> [Goal of the exercise] Using the entries that follow, write out the line containing "[cell type report]", the line containing "export IMPL_p_per_area_nw_per_um2=460", and every line between them, exactly and nothing else.

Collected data
════════════════
**config.mk**
```make
export PLATFORM = sky130hd
export DESIGN_NAME = sfvm_alu
export DESIGN_NICKNAME = d
export VERILOG_FILES = /design/src/design/stack_frame_vm_executor_core_defines.svh /design/src/design/sfvm_pkg.sv /design/src/design/sfvm_alu.sv
export SDC_FILE = /design/constraint.sdc
export NUM_CORES = 1
export LEC_CHECK = 0
export ABC_AREA = 1
export BUFFER_PORTS_ARGS = -buffer_cell sky130_fd_sc_hd__buf_2
export CAP_MARGIN = 25
export CORE_AREA = 2 2 185 205
export DETAILED_ROUTE_END_ITERATION = 7
export DIE_AREA = 0 0 187 207
export MAX_ROUTING_LAYER = met4
export PLACE_DENSITY = 0.76
export SETUP_SLACK_MARGIN = 0.15
export SKIP_LAST_GASP = 1
export SYNTH_ARGS = -nofsm -noshare
export SYNTH_HDL_FRONTEND = slang
export SYNTH_SLANG_ARGS = --single-unit
```
**constraint.sdc**
```tcl
create_clock -name vclk -period 14.2
set_clock_uncertainty 0.1 [all_clocks]
set_input_delay 2.13 -clock vclk [all_inputs]
set_output_delay 2.13 -clock vclk [all_outputs]
set_load 0.01 [all_outputs]
```
**src/design/stack_frame_vm_executor_core_defines.svh**
```systemverilog
// assertion macros shared by the executor rtl
`ifndef STACK_FRAME_VM_EXECUTOR_CORE_DEFINES_SVH
`define STACK_FRAME_VM_EXECUTOR_CORE_DEFINES_SVH

// same-cycle implication, sampled on clk, off during rst
`define SFVM_ASSERT_IMP(lbl, ante, cons, msg) \
  lbl: assert property (@(posedge clk) disable iff (rst) (ante) |-> (cons)) else $error(msg);

// next-cycle implication, sampled on clk, off during rst
`define SFVM_ASSERT_NXT(lbl, ante, cons, msg) \
  lbl: assert property (@(posedge clk) disable iff (rst) (ante) |=> (cons)) else $error(msg);

`endif

```
**src/design/sfvm_pkg.sv**
```systemverilog
// types, constants and address resolution for the stack frame executor
`timescale 1ns / 1ps
`default_nettype none
package sfvm_pkg;

  localparam int STACK_DEPTH = 1024;
  localparam int DATA_DEPTH  = 1024;
  localparam int PROG_DEPTH  = 4096;
  localparam int GLOBAL_BIT  = 30;

  localparam int SIDX_W = $clog2(STACK_DEPTH);
  localparam int DIDX_W = $clog2(DATA_DEPTH);
  localparam int IDX_W  = (SIDX_W > DIDX_W) ? SIDX_W : DIDX_W;
  localparam int CNT_W  = $clog2(STACK_DEPTH + 1);
  localparam int IP_W   = 12;
  localparam int DSZ_W  = 11;

  localparam logic [4:0] OP_IN    = 5'd0;
  localparam logic [4:0] OP_OUT   = 5'd1;
  localparam logic [4:0] OP_ADD   = 5'd2;
  localparam logic [4:0] OP_SET   = 5'd3;
  localparam logic [4:0] OP_LABEL = 5'd4;
  localparam logic [4:0] OP_SUB   = 5'd5;
  localparam logic [4:0] OP_MUL   = 5'd6;
  localparam logic [4:0] OP_DIV   = 5'd7;
  localparam logic [4:0] OP_MOV   = 5'd8;
  localparam logic [4:0] OP_IFGE  = 5'd9;
  localparam logic [4:0] OP_IFLE  = 5'd10;
  localparam logic [4:0] OP_IFL   = 5'd11;
  localparam logic [4:0] OP_IFG   = 5'd12;
  localparam logic [4:0] OP_IFE   = 5'd13;
  localparam logic [4:0] OP_IFNE  = 5'd14;
  localparam logic [4:0] OP_GOTO  = 5'd15;
  localparam logic [4:0] OP_PARAM = 5'd16;
  localparam logic [4:0] OP_MTA   = 5'd17;
  localparam logic [4:0] OP_MFA   = 5'd18;
  localparam logic [4:0] OP_ALLOC = 5'd19;
  localparam logic [4:0] OP_RET   = 5'd20;
  localparam logic [4:0] OP_CHAR  = 5'd21;
  localparam logic [4:0] OP_CALL  = 5'd22;
  localparam logic [4:0] OP_CLN   = 5'd23;
  localparam logic [4:0] OP_CLNNR = 5'd24;
  localparam logic [4:0] OP_EXIT  = 5'd25;

  localparam logic [2:0] FLT_NONE = 3'd0;
  localparam logic [2:0] FLT_DIVZ = 3'd1;
  localparam logic [2:0] FLT_OVF  = 3'd2;
  localparam logic [2:0] FLT_UND  = 3'd3;
  localparam logic [2:0] FLT_ADDR = 3'd4;

  localparam logic [1:0] ALU_ADD = 2'd0;
  localparam logic [1:0] ALU_SUB = 2'd1;
  localparam logic [1:0] ALU_MUL = 2'd2;

  typedef struct packed {
    logic lt;
    logic eq;
  } alu_flags_t;

  typedef struct packed {
    logic             ok;
    logic             glob;
    logic [IDX_W-1:0] idx;
  } loc_t;

  // global bit selects the data store, otherwise frame relative stack entry
  function automatic loc_t locate(logic [31:0] addr, logic [CNT_W-1:0] cnt,
                                  logic [CNT_W-1:0] fb, logic [DSZ_W-1:0] dsize);
    logic [31:0]        gi;
    logic signed [33:0] si;
    loc_t               l;
    gi = addr;
    gi[GLOBAL_BIT] = 1'b0;
    si = $signed({{(34 - CNT_W){1'b0}}, fb}) + $signed({{2{addr[31]}}, addr});
    l.glob = !addr[31] && addr[GLOBAL_BIT];
    if (l.glob) begin
      l.ok  = (gi < {{(32 - DSZ_W){1'b0}}, dsize}) && (gi < 32'(DATA_DEPTH));
      l.idx = gi[IDX_W-1:0];
    end else begin
      l.ok  = !si[33] && (si < $signed({{(34 - CNT_W){1'b0}}, cnt}));
      l.idx = si[IDX_W-1:0];
    end
    return l;
  endfunction

endpackage
`default_nettype wire

```
**src/design/sfvm_alu.sv**
```systemverilog
// shared add, subtract, multiply and compare unit
`timescale 1ns / 1ps
`default_nettype none
module sfvm_alu (
  input  wire logic [1:0]          op,
  input  wire logic [31:0]         x,
  input  wire logic [31:0]         y,
  output logic [31:0]              res,
  output sfvm_pkg::alu_flags_t     flags
);
  import sfvm_pkg::*;

  logic [63:0] prod;

  assign prod = x * y;

  always_comb begin
    case (op)
      ALU_ADD: res = x + y;
      ALU_SUB: res = x - y;
      ALU_MUL: res = prod[31:0];
      default: res = x + y;
    endcase
  end

  assign flags.lt = $signed(x) < $signed(y);
  assign flags.eq = (x == y);
endmodule
`default_nettype wire

```
==> metrics.yaml <==
grt:
  grt_max_degree: 43
  grt_pass1_vias: 21070
  track_usage: 0.3935
  antenna_found_initial: 5
  grt_pass1_wl_um: 113600
  grt_overflow: 0
clock_tree:
  cts_setup_buffers: 0
  cts_resized: 0
  ctsHoldBuffers: 0
sta:
  finalCriticalPeriod_ns: 11.75
  hold_violations: 0
  grt_setup_unrepaired: "false"
  min_period_over_period: 0.8276
  fmax_mhz: 85.10
  slew_violations: 0
  slew_headroom: 0.3278
  fin_setup_tns_ns: 0
  setup_viol: 0
  worst_pin_slew_ns: 0.9991
run:
  maxCapViolations: 0
worst_setup_path:
  cpPeakStageDelay_ns: 0.60
  cp_top_family: "adder cells"
  cp_common_cell: "fa_1"
  path_buf_inv: 6
  cp.arrival_ns: 9.52
  end_kind: "output port"
  path_class: "primary input to output port"
  critPathMaxFanout: 25
  worstPathRequired_ns: 11.97
  slowest_stage: "fa_1"
  startpoint_type: "primary input"
outcome:
  outcome: "finished clean"
synth:
  syn_area_mm2: 0.02139
  synth_cell_types: 62
  ys_warn_count: 0
  syn_inst: 3118
  synth_nets: 3782
  ys_seq_area_frac: 0
  avgSynthCellArea_um2: 6.861
die:
  start_util: 0.5820
  fp.dieH_um: 207
  die-area_mm2: 0.03871
  die_w_um: 187
  row_count: 74
  io_pins: 100
  core_area_mm2: 0.03676
detailed_routing:
  first_pass_iters: 6
  drt_iter0_markers: 1872
  drt_wl_total_um: 72990
  drc_errors: 0
  post_drt_wl_per_cell_um: 20.31
  viasPerCell: 5.574
  vias: 20030
  final_antenna_net_count: 0
layout:
  fillCellCount: 3565
  n_clock_buffer: 0
  syn_to_final_growth_pct: 2.819
  layout_commonest_cell: "inv_1"
  flops_and_latches: 0
  nNetsFinal: 3760
  drive_gt1_frac: 0.05624
  seqCellArea_um2: 0
  final_cell_mix: "inv_1, nand2_1, fa_1, ha_1, a21oi_1"
hold_path:
  hold_path.class: "primary input to output port"
place:
  io_buffer_count: 100
  hpwl_um: 59440
  gp_congestion: 1.026
--- src/design/ssrc_pkg.sv ---
// Shared types and constants for the shadow return-address stack checker.
package ssrc_pkg;

  localparam int STATUS_W = 4;
  localparam int CFG_INDEX_W = 2;
  localparam int CFG_DATA_W = 3;

  typedef enum logic [STATUS_W-1:0] {
    STATUS_FILTERED  = 4'd0,
    STATUS_PUSHED    = 4'd1,
    STATUS_UNKNOWN   = 4'd2,
    STATUS_READ_ERR  = 4'd3,
    STATUS_MATCH     = 4'd4,
    STATUS_VIOLATION = 4'd5,
    STATUS_EMPTY     = 4'd6,
    STATUS_FOLLOW    = 4'd7,
    STATUS_FULL      = 4'd8
  } status_e;

  localparam logic KIND_CALL = 1'b0;
  localparam logic KIND_RETURN = 1'b1;

  localparam logic [CFG_INDEX_W-1:0] REG_FILTER_ENABLE = 2'd0;
  localparam logic [CFG_INDEX_W-1:0] REG_WATCHED_THREAD = 2'd1;
  localparam logic [CFG_INDEX_W-1:0] REG_FIXUP_ENABLE = 2'd2;

  typedef enum logic [1:0] {
    S_IDLE,
    S_REC,
    S_STORE
  } state_e;

  // Facts about one event once both memory reads have returned.
  typedef struct packed {
    logic active;
    logic kind;
    logic read_ok;
    logic target_known;
    logic ret_immediate;
    logic empty;
    logic full;
    logic match;
    logic fixup;
  } eval_in_t;

  // Decision for one event.
  typedef struct packed {
    status_e status;
    logic    push;
    logic    pop;
    logic    count_viol;
    logic    count_nonroot;
    logic    repair;
    logic    show_expected;
    logic    show_found;
  } eval_ctl_t;

endpackage

--- src/design/ssrc_eval.sv ---
// Outcome decision for one call or return event.
module ssrc_eval (
  input  ssrc_pkg::eval_in_t  ev,
  output ssrc_pkg::eval_ctl_t ctl
);

  always_comb begin
    ctl = '0;
    ctl.status = ssrc_pkg::STATUS_FILTERED;
    if (ev.active) begin
      if (ev.kind == ssrc_pkg::KIND_CALL) begin
        if (!ev.read_ok) begin
          ctl.status = ssrc_pkg::STATUS_READ_ERR;
        end else if (!ev.target_known) begin
          ctl.status = ssrc_pkg::STATUS_UNKNOWN;
        end else if (ev.full) begin
          ctl.status = ssrc_pkg::STATUS_FULL;
        end else begin
          ctl.status = ssrc_pkg::STATUS_PUSHED;
          ctl.push = 1'b1;
        end
      end else if (ev.empty) begin
        ctl.status = ssrc_pkg::STATUS_EMPTY;
        ctl.count_nonroot = 1'b1;
      end else begin
        ctl.show_expected = 1'b1;
        if (!ev.read_ok) begin
          ctl.status = ssrc_pkg::STATUS_READ_ERR;
          ctl.pop = 1'b1;
        end else begin
          ctl.show_found = 1'b1;
          if (ev.match) begin
            ctl.status = ssrc_pkg::STATUS_MATCH;
            ctl.pop = 1'b1;
          end else if (ev.ret_immediate) begin
            // Exempt site: the transfer is allowed and the entry stays.
            ctl.status = ssrc_pkg::STATUS_FOLLOW;
          end else begin
            ctl.status = ssrc_pkg::STATUS_VIOLATION;
            ctl.pop = 1'b1;
            ctl.count_viol = 1'b1;
            ctl.repair = ev.fixup;
          end
        end
      end
    end
  end

endmodule

--- config.mk ---
export PLATFORM = sky130hd
export DESIGN_NAME = ssrc_eval
export DESIGN_NICKNAME = d
export VERILOG_FILES = /design/src/design/ssrc_pkg.sv /design/src/design/ssrc_eval.sv
export SDC_FILE = /design/constraint.sdc
export NUM_CORES = 1
export LEC_CHECK = 0
export CELL_PAD_IN_SITES_DETAIL_PLACEMENT = 0
export CELL_PAD_IN_SITES_GLOBAL_PLACEMENT = 2
export CORE_AREA = 4 4 41 43
export DETAILED_ROUTE_END_ITERATION = 7
export DIE_AREA = 0 0 45 47
export DONT_BUFFER_PORTS = 1
export GPL_ROUTABILITY_DRIVEN = 1
export PLACE_DENSITY_LB_ADDON = 0.2
export SLEW_MARGIN = 20
export SYNTH_ARGS = -nofsm -noshare
export SYNTH_HDL_FRONTEND = slang
export SYNTH_SLANG_ARGS = --single-unit
--- constraint.sdc ---
create_clock -name vclk -period 0.8
set_input_delay 0.08 -clock vclk [all_inputs]
set_output_delay 0.08 -clock vclk [all_outputs]
set_load 0.03 [all_outputs]
==> results of run 1 <==
[worst max path at each step]
stage               slack [ns]  endpoint  cells after the start
detailed placement        0.06    ctl[2]                      2
floorplan                -0.02   ctl[10]                      3
finish                    0.07    ctl[2]                      2
global route              0.05    ctl[2]                      2
CTS                       0.06    ctl[2]                      2
global placement          0.07    ctl[2]                      2
[report_power, final]
group	internal [uW]	total (uW)	switching [uW]
logic	34.7	92.7	58.0
clock network	0	0	0
registers	0	0	0
[per-stage QoR]
stage	TNS [ns]	hold slack (ns)
after floorplan	-0.0408	0.272
after global placement	0	0.338
after detailed placement	0	0.336
after CTS	0	0.336
after global routing	0	0.338
final	0	0.336
[layout by cell type, fill, tap and decap left out]
cell type,n
and2_2,3
buf_4,3
nor2b_1,2
nand3b_1,2
inv_1,2
nor2_1,2
and3_2,2
o211a_1,1
nand2_1,1
o311a_1,1
a21oi_1,1
nand2b_1,1
o221a_2,1
nand4b_1,1
and3b_4,1
nor3b_2,1
[cells by family (layout without fill, tap and decap cells)]
family	count (synthesis)	count (layout)
buffers and inverters	3	5
AO/OA/AOI/OAI	4	4
AND/OR/NAND/NOR	16	16
[cell type report]
class / count / area (um2)
tap: 15 / 18.8
timing repair buffer: 3 / 22.5
fill: 159 / 1100
inverter: 2 / 7.51
multi-input combinational: 20 / 153
[metal layers]
metal	global-route usage (%)	up-vias	routed length [um]
li1	-	87	-
met1	7.19	80	228
met2	7.63	12	251
met3	0.766	0	81
met4	0	0	0
met5	0	-	0
==> flow_metrics.env, run 1 <==
export IMPL_synthMuxAreaShare_pct=0
export IMPL_p_per_area_nw_per_um2=460
export IMPL_grt_use_total_pct=4.80
export IMPL_critPathLaunchType="primary input"
export IMPL_yosys_top_cells_area="and2_2 (14%), nand3b_1 (9.0%), and3b_4 (7.5%), nor2b_1 (7.5%), nor3b_2 (7.5%)"
export IMPL_syn_nets=32
export IMPL_syn_to_final_growth_pct=21.1
export IMPL_final_cell_count_no_fill=40
export IMPL_outcome="finished clean"
export IMPL_arrival_ns=0.65
export IMPL_initial_core_util_pct=12.8
export IMPL_vias_per_cell=4.48
export IMPL_post_drt_wl_per_cell_um=14.1
export IMPL_layout_min_cycle_time_ns=0.733
export IMPL_min_to="ctl[7]"
export IMPL_antenna_found_initial=0
export IMPL_yosysTopAreaCellShare_pct=13.5
export IMPL_max_slew_margin_pct=79.3
export IMPL_syn_area_per_cell_um2=7.24
export IMPL_ant_nets=0
export IMPL_yosys_top_cells_count="and2_2 (3), inv_1 (2), nand3b_1 (2), nor2_1 (2), nor2b_1 (2)"
export IMPL_die_width_um=45
export IMPL_grt_pass1_vias=156
export IMPL_post_cts_setup_buffer_count=0
export IMPL_synth_top_cell_by_area="and2_2"
export IMPL_utilization_pct=15.5
export IMPL_cp_num_buf_inv=0
export IMPL_ys_seq_area_share_pct=0
export IMPL_worstHoldStart="ev[8]"
export IMPL_synth_compound_area_share_pct=21.8
export IMPL_leakage_uw=0.0000921
export IMPL_synth_simple_area_share_pct=69.2
export IMPL_synth_top_family_by_area="simple AND/OR/NAND/NOR gates"
export IMPL_drc=0
export IMPL_finalHoldViolations=0
export IMPL_worstPathRequired_ns=0.72
export IMPL_setup_slack_ns=0.0672
export IMPL_first_pass_iters=1
export IMPL_yosysMostFrequentCell="and2_2"
export IMPL_grt_start_max_net_pins=10
export IMPL_port_buffers=0
export IMPL_ctsHoldBuffers=0
export IMPL_pre_cts_ws_ns=0.0621
export IMPL_cp_max_fo=5
export IMPL_cp_startpoint="ev[3]"
export IMPL_syn_inst=23
export IMPL_ys_types=17
export IMPL_hold_class="in -> out"
export IMPL_wirelength_um=562
export IMPL_end_kind="output port"
export IMPL_synth_xor_xnor_area_share_pct=0
export IMPL_rsz0062_at_grt="no"
export IMPL_crit_slowest_cell="and3b_4"
export IMPL_fmax_mhz=1360
export IMPL_ir_worst_vdd_mv=0.175
export IMPL_ios=20
export IMPL_layout_nets=36
export IMPL_dieArea_um2=2120
export IMPL_period_share_pct=91.6
export IMPL_num_vias=179
export IMPL_dp_cells=40
export IMPL_synth_fa_ha_area_share_pct=0
export IMPL_crit_family="simple AND/OR/NAND/NOR gates"
export IMPL_antenna_cells=0
export IMPL_max_stage_delay_ns=0.29
export IMPL_grt_ovfl_total=0
export IMPL_die_h_um=47
export IMPL_seqCellArea_um2=0
export IMPL_flops_and_latches=0
export IMPL_post_cts_resized=0
export IMPL_stdcell_area_um2=201
export IMPL_syn_area_um2=166
export IMPL_slew_violations=0
export IMPL_nClkBuffers=0
export IMPL_worstHoldPathCells=1
export IMPL_drtIter0Drc=0
export IMPL_rows=13
export IMPL_yosysWarnings=0
export IMPL_drv_cap=0
export IMPL_cp_cell_sequence="and3b_4 -> and3_2"
export IMPL_worst_pin_slew_ns=0.314
export IMPL_drive_gt1_share_pct=44.0
export IMPL_gp_congestion=0.600
export IMPL_core_um2=1300
export IMPL_path_class="in -> out"
export IMPL_total_power_uw=92.7
export IMPL_dpl_instance_area_um2=201
export IMPL_finalSetupViolCount=0
export IMPL_grt_pass1_wl_um=793
(Power assumes the default switching activity.)
==> run 2: changes to the inputs <==
Settings changed: ABC_AREA set to 1, SLEW_MARGIN 20 to 25.
==> flow_metrics.env, run 2 <==
export IMPL_arrival_ns=0.60
export IMPL_antenna_found_initial=0
export IMPL_layout_nets=55
export IMPL_p_int_uw=41.7
export IMPL_max_slew_margin_pct=82.7
export IMPL_grt_start_max_net_pins=7
export IMPL_cp_max_fo=4
export IMPL_critPathLaunchType="primary input"
export IMPL_grt_ovfl_total=0
export IMPL_leakage_uw=0.000149
export IMPL_slew_violations=0
export IMPL_synth_top_cell_by_area="inv_1"
export IMPL_syn_area_per_cell_um2=4.36
export IMPL_antenna_cells=0
export IMPL_vias_per_cell=3.97
export IMPL_finalHoldViolations=0
export IMPL_first_pass_iters=4
export IMPL_port_buffers=0
export IMPL_dieArea_um2=2120
export IMPL_die_width_um=45
export IMPL_syn_inst=35
export IMPL_gp_congestion=0.729
export IMPL_period_share_pct=85.0
export IMPL_num_vias=234
export IMPL_use_met2_pct=8.76
export IMPL_grt_use_total_pct=5.04
export IMPL_switching_share_pct=66.2
export IMPL_combinationalPowerShare_pct=100.0
export IMPL_syn_to_final_growth_pct=62.3
export IMPL_post_drt_wl_per_cell_um=9.44
export IMPL_gr_max_usage_layer="met2"
export IMPL_drv_cap=0
export IMPL_core_um2=1300
export IMPL_syn_area_um2=153
export IMPL_fillers=169
export IMPL_finalSetupViolCount=0
export IMPL_nClkBuffers=0
export IMPL_p_per_area_nw_per_um2=497
export IMPL_power_switching_uw=81.5
export IMPL_gr_usage_met3_pct=2.30
export IMPL_ant_nets=0
export IMPL_stdcell_area_um2=248
export IMPL_setup_slack_ns=0.120
export IMPL_drc=0
export IMPL_dpl_instance_area_um2=244
export IMPL_ys_seq_area_share_pct=0
export IMPL_p_seq_share_pct=0
export IMPL_seqCellArea_um2=0
export IMPL_hold_class="in -> out"
export IMPL_ys_types=10
export IMPL_yosys_top_cells_area="inv_1 (20%), nand2_1 (20%), nor2_1 (20%), nand3_1 (9.8%), nor2_2 (8.2%)"
export IMPL_end_kind="output port"
export IMPL_initial_core_util_pct=11.7
export IMPL_drive_gt1_share_pct=38.6
export IMPL_final_common_cell="buf_4"
export IMPL_pre_cts_ws_ns=0.0882
export IMPL_worstPathRequired_ns=0.72
export IMPL_path_class="in -> out"
export IMPL_grt_pass1_vias=229
export IMPL_cp_num_buf_inv=2
export IMPL_final_cell_mix="buf_4 (9), nand2_1 (8), inv_1 (7), nor2_1 (6), nor2_2 (4)"
export IMPL_die_h_um=47
export IMPL_grt_pass1_wl_um=862
export IMPL_pwr_share_clk_pct=0
export IMPL_yosysTopAreaCellShare_pct=19.7
export IMPL_finalSetupTns_ns=0
export IMPL_outcome="finished clean"
export IMPL_layout_min_cycle_time_ns=0.680
export IMPL_ir_worst_vdd_mv=0.0867
export IMPL_wirelength_um=557
export IMPL_cp_cell_sequence="inv_1 -> nand3_1 -> nor3_1 -> buf_4"
export IMPL_hpwl_um=518
export IMPL_yosysWarnings=0
export IMPL_crit_slowest_cell="buf_4"
export IMPL_syn_nets=44
export IMPL_yosys_top_cells_count="inv_1 (8), nand2_1 (8), nor2_1 (8), nand3_1 (3)"
export IMPL_flops_and_latches=0
export IMPL_rows=13
export IMPL_rsz0062_at_grt="no"
export IMPL_crit_family="simple AND/OR/NAND/NOR gates"
export IMPL_worst_pin_slew_ns=0.259
export IMPL_ios=20
export IMPL_fmax_mhz=1470
export IMPL_grt_met1_usage_pct=6.07
export IMPL_post_cts_setup_buffer_count=0
export IMPL_drtIter0Drc=4
export IMPL_max_stage_delay_ns=0.19
run 2: cell count changes in the layout (fill, tap and decap cells not counted), moves of 2 or more:
cell	change
nand2_1	+7
and3_2	-2
and2_2	-3
nor2_1	+4
nor2b_1	-2
inv_1	+5
nor3_1	+2
buf_4	+6
nor2_2	+4
nand3b_1	-2
nand3_1	+3
run 2: final cells by class:
cell class	count	area, um2	area share (%)
multi-input cells	26	124	50.0
inverters	9	37.5	15.2
well taps	15	18.8	7.58
repair buffers	9	67.6	27.3
run 2: per-layer routing:
metal	vias up	part of all wire (%)
met5	-	0
met4	0	0
met3	0	19
met2	15	42
met1	95	39
li1	124	-
run 2: repair_timing:
| action | in CTS | in global routing |
|---|---|---|
| resized for setup | 0 | 1 |
| hold endpoints to repair | 0 | 0 |
| hold buffers | 0 | 0 |
| endpoints found under the setup margin | 0 | 1 |
run 2: kinds of logic after synthesis:
family / share of synthesized area [%]
buf+inv: 22.1
simple gates: 74.6
compound gates: 3.28
run 2: stage by stage:
| step | hold WS [ns] | cells | total power, uW | util (%) |
|---|---|---|---|---|
| after floorplan | 0.227 | 35 | 89.8 | - |
| after global placement | 0.340 | 59 | 124 | 18.8 |
| after detailed placement | 0.342 | 59 | 124 | 18.8 |
| after global routing | 0.343 | 59 | 136 | 19.0 |
| after CTS | 0.342 | 59 | 124 | 18.8 |
| final | 0.338 | 59 | 123 | 19.0 |
run 2: power groups by stage:
stage / Combinational [uW] / Sequential [uW] / Clock (uW)
after floorplan: 89.8 / 0 / 0
after global placement: 124 / 0 / 0
after detailed placement: 124 / 0 / 0
after CTS: 124 / 0 / 0
after global routing: 136 / 0 / 0
final: 123 / 0 / 0
run 2: path summary, 6_finish.rpt:
| kind | start | cells after the start | endpoint | slack (ns) |
|---|---|---|---|---|
| worst max-delay path | ev[7] | 4 | ctl[6] | 0.12 |
| worst min-delay path | ev[3] | 2 | ctl[1] | 0.34 |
════════════════
> [Response]
[cell type report]
class / count / area (um2)
tap: 15 / 18.8
timing repair buffer: 3 / 22.5
fill: 159 / 1100
inverter: 2 / 7.51
multi-input combinational: 20 / 153
[metal layers]
metal	global-route usage (%)	up-vias	routed length [um]
li1	-	87	-
met1	7.19	80	228
met2	7.63	12	251
met3	0.766	0	81
met4	0	0	0
met5	0	-	0
==> flow_metrics.env, run 1 <==
export IMPL_synthMuxAreaShare_pct=0
export IMPL_p_per_area_nw_per_um2=460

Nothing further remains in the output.